» WHAT YOU NEED TO DO
Report each line of the data below in which "total" appears.
......
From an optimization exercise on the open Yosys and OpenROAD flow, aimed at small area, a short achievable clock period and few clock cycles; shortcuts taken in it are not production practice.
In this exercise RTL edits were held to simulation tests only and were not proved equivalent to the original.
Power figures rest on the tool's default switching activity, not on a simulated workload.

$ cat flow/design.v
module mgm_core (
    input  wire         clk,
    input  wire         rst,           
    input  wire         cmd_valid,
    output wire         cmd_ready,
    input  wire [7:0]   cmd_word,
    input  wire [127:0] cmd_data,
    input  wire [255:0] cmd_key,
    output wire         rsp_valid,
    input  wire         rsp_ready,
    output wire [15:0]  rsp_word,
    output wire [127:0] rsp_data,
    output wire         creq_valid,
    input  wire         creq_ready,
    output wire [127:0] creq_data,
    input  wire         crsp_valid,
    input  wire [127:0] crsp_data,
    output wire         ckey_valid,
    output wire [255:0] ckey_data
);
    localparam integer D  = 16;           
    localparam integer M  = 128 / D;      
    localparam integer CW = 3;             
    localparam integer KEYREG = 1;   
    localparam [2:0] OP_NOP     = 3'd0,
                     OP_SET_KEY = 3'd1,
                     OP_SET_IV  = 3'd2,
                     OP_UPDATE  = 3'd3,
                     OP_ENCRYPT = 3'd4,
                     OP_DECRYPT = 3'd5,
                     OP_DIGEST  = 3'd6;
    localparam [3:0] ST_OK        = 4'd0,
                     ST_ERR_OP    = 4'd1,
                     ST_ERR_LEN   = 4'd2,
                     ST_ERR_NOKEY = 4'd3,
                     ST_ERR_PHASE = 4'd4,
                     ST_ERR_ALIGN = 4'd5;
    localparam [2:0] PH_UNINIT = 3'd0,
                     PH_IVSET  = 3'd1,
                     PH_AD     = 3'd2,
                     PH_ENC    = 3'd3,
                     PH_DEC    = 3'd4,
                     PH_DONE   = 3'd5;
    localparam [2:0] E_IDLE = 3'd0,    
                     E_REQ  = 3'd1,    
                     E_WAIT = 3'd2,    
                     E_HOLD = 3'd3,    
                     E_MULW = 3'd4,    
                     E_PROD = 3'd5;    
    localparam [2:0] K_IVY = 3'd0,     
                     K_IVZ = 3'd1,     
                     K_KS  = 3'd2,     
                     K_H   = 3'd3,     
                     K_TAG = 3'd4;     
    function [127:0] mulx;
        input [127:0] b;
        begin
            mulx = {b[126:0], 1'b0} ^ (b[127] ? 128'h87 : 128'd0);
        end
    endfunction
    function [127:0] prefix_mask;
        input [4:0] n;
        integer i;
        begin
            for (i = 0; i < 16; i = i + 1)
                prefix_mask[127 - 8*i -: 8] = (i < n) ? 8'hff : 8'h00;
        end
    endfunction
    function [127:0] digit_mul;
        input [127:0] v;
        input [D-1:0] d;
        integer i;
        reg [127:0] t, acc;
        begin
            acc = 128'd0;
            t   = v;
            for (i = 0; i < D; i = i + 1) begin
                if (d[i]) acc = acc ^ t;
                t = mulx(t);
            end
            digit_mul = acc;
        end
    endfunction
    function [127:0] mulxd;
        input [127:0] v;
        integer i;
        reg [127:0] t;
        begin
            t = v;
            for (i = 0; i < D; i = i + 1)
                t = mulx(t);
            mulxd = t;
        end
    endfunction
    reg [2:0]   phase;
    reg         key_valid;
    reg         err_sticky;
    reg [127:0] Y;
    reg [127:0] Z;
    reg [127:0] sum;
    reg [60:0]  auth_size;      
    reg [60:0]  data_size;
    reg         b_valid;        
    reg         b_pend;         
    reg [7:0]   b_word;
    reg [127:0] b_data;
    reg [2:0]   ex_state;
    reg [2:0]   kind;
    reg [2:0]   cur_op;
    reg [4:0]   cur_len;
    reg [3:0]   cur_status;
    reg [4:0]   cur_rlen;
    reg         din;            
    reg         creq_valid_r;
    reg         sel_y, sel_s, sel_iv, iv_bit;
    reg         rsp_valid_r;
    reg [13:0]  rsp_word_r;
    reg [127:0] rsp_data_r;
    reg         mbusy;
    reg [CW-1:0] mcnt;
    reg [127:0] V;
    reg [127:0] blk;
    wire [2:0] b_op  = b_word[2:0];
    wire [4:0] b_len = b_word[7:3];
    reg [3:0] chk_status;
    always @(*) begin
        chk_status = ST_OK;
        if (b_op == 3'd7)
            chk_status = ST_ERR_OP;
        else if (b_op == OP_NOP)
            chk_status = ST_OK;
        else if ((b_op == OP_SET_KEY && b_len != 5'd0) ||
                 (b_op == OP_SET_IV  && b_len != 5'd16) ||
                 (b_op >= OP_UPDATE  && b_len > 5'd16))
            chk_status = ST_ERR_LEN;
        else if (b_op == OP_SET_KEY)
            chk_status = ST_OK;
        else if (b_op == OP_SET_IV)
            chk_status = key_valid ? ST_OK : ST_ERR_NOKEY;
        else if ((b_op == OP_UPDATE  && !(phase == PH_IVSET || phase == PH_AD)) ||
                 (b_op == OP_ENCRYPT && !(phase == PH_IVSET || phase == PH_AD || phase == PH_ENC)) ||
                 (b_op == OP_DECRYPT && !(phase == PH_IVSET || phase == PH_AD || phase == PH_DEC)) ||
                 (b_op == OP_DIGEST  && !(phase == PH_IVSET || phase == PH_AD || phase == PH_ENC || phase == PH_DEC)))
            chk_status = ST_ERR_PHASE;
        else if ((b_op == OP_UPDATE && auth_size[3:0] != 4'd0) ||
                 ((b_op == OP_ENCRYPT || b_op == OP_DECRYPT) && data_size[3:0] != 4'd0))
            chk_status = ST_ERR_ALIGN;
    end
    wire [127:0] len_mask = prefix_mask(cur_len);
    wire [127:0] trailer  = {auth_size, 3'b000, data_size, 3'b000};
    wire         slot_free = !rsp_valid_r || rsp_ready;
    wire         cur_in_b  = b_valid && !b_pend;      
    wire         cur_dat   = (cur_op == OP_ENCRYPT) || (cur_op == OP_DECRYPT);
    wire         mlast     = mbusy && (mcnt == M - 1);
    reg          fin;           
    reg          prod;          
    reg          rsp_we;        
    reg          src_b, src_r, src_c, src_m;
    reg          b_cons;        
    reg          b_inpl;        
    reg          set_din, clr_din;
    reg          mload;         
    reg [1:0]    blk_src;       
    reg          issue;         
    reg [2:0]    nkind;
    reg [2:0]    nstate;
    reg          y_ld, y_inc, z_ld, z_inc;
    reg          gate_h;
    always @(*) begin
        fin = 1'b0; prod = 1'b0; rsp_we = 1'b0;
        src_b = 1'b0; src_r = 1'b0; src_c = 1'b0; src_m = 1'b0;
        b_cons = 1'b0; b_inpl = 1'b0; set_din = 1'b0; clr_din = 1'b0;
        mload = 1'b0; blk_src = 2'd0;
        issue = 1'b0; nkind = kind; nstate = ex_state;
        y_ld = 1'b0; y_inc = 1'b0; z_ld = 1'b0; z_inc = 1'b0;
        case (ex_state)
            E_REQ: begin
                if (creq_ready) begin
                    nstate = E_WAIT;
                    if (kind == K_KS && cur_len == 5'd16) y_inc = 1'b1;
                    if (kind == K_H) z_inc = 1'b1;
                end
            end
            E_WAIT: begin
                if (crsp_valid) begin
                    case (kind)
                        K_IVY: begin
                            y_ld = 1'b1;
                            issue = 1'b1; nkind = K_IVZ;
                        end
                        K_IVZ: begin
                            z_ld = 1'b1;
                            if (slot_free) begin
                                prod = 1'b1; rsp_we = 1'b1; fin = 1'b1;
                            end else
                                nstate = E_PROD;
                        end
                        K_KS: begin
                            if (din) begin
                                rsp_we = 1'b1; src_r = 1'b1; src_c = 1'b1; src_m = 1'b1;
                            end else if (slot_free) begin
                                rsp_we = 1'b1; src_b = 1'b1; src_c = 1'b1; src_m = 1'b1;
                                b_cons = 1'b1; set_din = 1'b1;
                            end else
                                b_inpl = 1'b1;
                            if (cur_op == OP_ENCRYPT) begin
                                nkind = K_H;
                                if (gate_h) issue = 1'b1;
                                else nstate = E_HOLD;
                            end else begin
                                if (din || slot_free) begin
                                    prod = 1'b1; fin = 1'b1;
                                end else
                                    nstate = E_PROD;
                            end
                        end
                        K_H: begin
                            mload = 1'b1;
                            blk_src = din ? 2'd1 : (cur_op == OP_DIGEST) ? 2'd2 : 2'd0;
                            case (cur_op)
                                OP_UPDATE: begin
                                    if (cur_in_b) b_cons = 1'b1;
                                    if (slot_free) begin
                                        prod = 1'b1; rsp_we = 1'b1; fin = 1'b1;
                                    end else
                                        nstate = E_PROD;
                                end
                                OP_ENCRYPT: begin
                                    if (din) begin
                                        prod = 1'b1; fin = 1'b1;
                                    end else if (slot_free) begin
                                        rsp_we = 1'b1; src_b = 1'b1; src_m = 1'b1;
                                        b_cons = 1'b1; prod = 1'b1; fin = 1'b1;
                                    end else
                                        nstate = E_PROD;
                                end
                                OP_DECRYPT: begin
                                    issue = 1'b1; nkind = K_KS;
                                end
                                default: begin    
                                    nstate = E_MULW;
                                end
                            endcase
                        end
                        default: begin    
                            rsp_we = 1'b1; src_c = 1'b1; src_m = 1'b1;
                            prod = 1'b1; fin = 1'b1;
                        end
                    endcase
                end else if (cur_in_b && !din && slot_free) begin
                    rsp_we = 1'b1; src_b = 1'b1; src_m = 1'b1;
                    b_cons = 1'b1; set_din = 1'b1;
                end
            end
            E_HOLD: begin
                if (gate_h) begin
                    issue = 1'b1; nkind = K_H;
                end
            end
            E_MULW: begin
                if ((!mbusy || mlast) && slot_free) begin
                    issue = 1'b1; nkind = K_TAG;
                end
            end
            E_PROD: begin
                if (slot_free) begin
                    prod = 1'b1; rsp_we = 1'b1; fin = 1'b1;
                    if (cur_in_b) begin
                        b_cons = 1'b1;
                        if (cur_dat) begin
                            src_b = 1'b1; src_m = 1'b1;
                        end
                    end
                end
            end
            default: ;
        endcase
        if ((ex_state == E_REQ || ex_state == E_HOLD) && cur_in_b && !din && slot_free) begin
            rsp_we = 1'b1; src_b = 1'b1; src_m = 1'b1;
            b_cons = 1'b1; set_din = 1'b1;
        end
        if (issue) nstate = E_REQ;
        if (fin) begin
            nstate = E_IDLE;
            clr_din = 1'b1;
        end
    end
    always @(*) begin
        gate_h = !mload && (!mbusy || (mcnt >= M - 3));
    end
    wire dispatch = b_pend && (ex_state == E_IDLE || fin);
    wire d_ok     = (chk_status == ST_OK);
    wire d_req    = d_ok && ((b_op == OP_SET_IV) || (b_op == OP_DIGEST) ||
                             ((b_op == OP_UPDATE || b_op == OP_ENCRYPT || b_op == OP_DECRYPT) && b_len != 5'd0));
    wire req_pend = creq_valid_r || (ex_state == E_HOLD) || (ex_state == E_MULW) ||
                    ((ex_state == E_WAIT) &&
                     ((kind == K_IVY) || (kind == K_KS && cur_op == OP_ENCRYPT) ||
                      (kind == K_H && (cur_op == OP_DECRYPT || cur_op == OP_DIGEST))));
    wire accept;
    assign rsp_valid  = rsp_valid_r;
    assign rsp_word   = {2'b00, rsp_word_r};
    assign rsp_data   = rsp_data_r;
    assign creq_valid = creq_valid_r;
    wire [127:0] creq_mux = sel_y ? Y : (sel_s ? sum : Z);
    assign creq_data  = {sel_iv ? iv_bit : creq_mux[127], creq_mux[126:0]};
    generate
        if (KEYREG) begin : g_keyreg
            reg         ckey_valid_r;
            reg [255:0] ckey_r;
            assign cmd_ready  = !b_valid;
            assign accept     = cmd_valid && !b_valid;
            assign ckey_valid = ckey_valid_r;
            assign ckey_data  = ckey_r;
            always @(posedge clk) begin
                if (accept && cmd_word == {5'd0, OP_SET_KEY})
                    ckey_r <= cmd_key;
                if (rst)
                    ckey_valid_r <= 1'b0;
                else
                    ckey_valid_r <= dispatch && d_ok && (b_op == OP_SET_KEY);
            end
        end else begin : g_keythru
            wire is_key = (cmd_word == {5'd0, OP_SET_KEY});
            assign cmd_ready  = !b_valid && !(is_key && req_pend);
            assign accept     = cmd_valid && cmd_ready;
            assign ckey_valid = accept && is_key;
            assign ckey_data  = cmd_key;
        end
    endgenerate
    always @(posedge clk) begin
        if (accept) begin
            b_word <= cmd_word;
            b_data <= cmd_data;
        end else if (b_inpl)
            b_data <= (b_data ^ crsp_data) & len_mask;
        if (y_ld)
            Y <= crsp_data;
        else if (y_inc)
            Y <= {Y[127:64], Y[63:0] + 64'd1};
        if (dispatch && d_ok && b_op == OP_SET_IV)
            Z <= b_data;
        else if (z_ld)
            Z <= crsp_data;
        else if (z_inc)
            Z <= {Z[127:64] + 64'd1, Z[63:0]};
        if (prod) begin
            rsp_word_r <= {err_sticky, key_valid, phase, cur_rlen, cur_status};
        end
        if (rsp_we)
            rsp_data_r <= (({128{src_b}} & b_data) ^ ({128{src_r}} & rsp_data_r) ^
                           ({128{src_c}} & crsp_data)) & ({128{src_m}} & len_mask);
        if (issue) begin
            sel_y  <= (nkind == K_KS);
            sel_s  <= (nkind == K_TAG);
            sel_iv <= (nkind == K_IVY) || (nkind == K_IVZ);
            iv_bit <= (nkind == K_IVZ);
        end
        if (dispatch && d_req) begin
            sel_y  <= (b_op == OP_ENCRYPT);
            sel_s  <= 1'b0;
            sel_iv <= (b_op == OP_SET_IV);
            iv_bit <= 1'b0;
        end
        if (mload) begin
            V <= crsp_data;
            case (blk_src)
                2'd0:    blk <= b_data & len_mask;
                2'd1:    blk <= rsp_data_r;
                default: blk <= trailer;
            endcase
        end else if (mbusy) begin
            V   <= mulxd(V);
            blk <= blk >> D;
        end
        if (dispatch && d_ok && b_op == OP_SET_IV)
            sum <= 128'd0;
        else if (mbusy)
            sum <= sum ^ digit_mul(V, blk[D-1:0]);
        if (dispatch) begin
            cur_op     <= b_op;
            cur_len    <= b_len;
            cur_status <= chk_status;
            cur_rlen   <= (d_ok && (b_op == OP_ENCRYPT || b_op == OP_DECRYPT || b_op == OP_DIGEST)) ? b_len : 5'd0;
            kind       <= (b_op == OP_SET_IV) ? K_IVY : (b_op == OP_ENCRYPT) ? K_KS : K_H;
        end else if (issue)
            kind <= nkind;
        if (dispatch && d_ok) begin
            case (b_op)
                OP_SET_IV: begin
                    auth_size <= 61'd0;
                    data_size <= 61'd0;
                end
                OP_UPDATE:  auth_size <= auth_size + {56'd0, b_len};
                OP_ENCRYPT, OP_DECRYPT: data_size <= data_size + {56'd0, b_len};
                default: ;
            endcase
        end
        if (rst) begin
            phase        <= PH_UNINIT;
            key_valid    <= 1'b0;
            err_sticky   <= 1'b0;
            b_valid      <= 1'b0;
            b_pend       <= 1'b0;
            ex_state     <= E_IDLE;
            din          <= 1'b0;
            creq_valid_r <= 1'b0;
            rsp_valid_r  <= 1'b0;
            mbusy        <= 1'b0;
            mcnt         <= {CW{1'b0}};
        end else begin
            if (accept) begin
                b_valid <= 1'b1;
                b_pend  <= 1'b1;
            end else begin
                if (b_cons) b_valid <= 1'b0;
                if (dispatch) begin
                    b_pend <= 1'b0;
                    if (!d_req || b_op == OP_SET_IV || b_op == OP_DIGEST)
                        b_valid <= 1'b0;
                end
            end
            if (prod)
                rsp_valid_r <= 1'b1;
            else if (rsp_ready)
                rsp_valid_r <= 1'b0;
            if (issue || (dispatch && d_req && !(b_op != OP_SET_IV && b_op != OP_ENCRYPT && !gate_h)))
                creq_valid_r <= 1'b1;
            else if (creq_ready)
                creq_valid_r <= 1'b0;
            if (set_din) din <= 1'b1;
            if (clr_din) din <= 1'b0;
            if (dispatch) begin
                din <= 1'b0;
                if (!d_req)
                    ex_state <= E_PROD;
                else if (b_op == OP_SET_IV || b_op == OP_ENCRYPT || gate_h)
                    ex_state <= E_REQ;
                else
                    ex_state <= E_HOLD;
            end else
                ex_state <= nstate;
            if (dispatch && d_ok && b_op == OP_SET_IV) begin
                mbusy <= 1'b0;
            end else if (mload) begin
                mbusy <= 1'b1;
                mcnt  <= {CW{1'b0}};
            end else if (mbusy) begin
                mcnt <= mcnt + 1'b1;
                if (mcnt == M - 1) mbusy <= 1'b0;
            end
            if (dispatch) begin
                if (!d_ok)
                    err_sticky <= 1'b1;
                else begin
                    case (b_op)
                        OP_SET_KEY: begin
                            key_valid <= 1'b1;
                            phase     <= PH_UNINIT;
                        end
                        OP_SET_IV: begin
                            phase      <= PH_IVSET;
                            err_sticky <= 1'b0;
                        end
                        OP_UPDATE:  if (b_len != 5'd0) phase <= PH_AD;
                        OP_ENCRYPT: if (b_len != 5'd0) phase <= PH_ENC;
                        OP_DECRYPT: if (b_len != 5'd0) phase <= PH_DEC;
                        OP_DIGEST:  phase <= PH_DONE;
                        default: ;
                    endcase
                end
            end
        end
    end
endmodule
......
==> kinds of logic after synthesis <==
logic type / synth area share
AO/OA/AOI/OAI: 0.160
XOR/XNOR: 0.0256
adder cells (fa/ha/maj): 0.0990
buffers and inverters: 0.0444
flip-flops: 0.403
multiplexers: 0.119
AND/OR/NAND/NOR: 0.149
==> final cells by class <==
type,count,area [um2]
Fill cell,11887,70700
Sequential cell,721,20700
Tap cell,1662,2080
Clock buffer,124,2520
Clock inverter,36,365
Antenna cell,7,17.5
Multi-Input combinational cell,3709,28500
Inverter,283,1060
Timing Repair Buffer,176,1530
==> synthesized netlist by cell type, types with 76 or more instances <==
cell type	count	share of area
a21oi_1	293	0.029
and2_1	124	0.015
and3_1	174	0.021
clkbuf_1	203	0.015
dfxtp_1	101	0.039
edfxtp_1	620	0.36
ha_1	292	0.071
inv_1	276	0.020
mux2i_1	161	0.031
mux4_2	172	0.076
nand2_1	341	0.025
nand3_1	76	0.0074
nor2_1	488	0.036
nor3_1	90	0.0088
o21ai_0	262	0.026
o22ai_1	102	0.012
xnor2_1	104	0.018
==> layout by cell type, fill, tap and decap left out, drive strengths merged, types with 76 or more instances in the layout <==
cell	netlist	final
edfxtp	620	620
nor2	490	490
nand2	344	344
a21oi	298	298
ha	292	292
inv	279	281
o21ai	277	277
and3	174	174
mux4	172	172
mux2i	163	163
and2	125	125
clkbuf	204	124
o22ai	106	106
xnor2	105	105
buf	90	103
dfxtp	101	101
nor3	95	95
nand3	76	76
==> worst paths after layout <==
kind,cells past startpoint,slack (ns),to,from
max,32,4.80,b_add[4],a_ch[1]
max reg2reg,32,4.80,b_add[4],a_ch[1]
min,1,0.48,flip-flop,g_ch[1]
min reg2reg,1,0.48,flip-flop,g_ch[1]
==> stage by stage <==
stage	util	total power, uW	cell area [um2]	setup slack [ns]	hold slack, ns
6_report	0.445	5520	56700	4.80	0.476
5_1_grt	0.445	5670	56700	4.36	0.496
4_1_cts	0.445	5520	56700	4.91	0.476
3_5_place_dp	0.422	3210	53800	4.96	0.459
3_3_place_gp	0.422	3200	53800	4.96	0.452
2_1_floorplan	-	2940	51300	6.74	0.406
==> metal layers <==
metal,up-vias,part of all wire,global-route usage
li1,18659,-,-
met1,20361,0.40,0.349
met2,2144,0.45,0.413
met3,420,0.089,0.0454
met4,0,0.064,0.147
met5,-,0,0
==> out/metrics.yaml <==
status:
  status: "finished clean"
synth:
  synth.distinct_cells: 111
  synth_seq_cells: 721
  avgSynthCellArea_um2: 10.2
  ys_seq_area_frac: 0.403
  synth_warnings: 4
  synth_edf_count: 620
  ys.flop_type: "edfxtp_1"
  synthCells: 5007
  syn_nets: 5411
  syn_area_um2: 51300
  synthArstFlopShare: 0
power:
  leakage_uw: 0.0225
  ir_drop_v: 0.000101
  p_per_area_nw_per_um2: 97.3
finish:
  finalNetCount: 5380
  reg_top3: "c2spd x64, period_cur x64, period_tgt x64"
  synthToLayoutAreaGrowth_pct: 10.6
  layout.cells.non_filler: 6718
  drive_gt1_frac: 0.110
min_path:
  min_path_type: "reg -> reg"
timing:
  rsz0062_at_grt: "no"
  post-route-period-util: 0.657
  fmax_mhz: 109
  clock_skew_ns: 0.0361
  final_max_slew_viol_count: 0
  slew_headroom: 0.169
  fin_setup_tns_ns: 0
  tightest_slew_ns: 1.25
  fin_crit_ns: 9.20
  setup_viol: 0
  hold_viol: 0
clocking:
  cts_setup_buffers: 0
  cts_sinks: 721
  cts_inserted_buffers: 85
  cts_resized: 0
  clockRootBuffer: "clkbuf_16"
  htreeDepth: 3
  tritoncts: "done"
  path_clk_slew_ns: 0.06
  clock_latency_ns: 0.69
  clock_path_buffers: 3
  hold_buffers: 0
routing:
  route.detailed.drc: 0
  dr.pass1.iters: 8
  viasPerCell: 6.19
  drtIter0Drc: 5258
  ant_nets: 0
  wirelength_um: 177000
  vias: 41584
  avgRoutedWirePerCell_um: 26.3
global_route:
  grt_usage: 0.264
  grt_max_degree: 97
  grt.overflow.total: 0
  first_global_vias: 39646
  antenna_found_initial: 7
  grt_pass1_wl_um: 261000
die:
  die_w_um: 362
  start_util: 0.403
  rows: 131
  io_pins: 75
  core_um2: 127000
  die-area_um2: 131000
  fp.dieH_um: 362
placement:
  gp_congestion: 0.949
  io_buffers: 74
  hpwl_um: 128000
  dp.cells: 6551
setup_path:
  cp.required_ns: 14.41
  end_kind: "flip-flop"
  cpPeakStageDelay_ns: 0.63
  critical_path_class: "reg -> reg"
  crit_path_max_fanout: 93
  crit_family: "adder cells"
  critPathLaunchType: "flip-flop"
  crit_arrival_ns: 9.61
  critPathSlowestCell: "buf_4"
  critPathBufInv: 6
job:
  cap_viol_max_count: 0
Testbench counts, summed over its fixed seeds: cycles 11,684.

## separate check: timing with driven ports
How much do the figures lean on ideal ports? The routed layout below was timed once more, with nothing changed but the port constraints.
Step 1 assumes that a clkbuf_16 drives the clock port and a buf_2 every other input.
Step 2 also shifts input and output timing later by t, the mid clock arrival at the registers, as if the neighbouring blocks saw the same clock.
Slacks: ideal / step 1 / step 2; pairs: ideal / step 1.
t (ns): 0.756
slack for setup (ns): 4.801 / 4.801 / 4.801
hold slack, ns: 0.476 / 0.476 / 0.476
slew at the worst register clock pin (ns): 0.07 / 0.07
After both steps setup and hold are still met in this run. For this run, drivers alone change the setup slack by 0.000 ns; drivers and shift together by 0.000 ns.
......
» OUTPUT OF THE EXERCISE
stage	util	total power, uW	cell area [um2]	setup slack [ns]	hold slack, ns
  grt.overflow.total: 0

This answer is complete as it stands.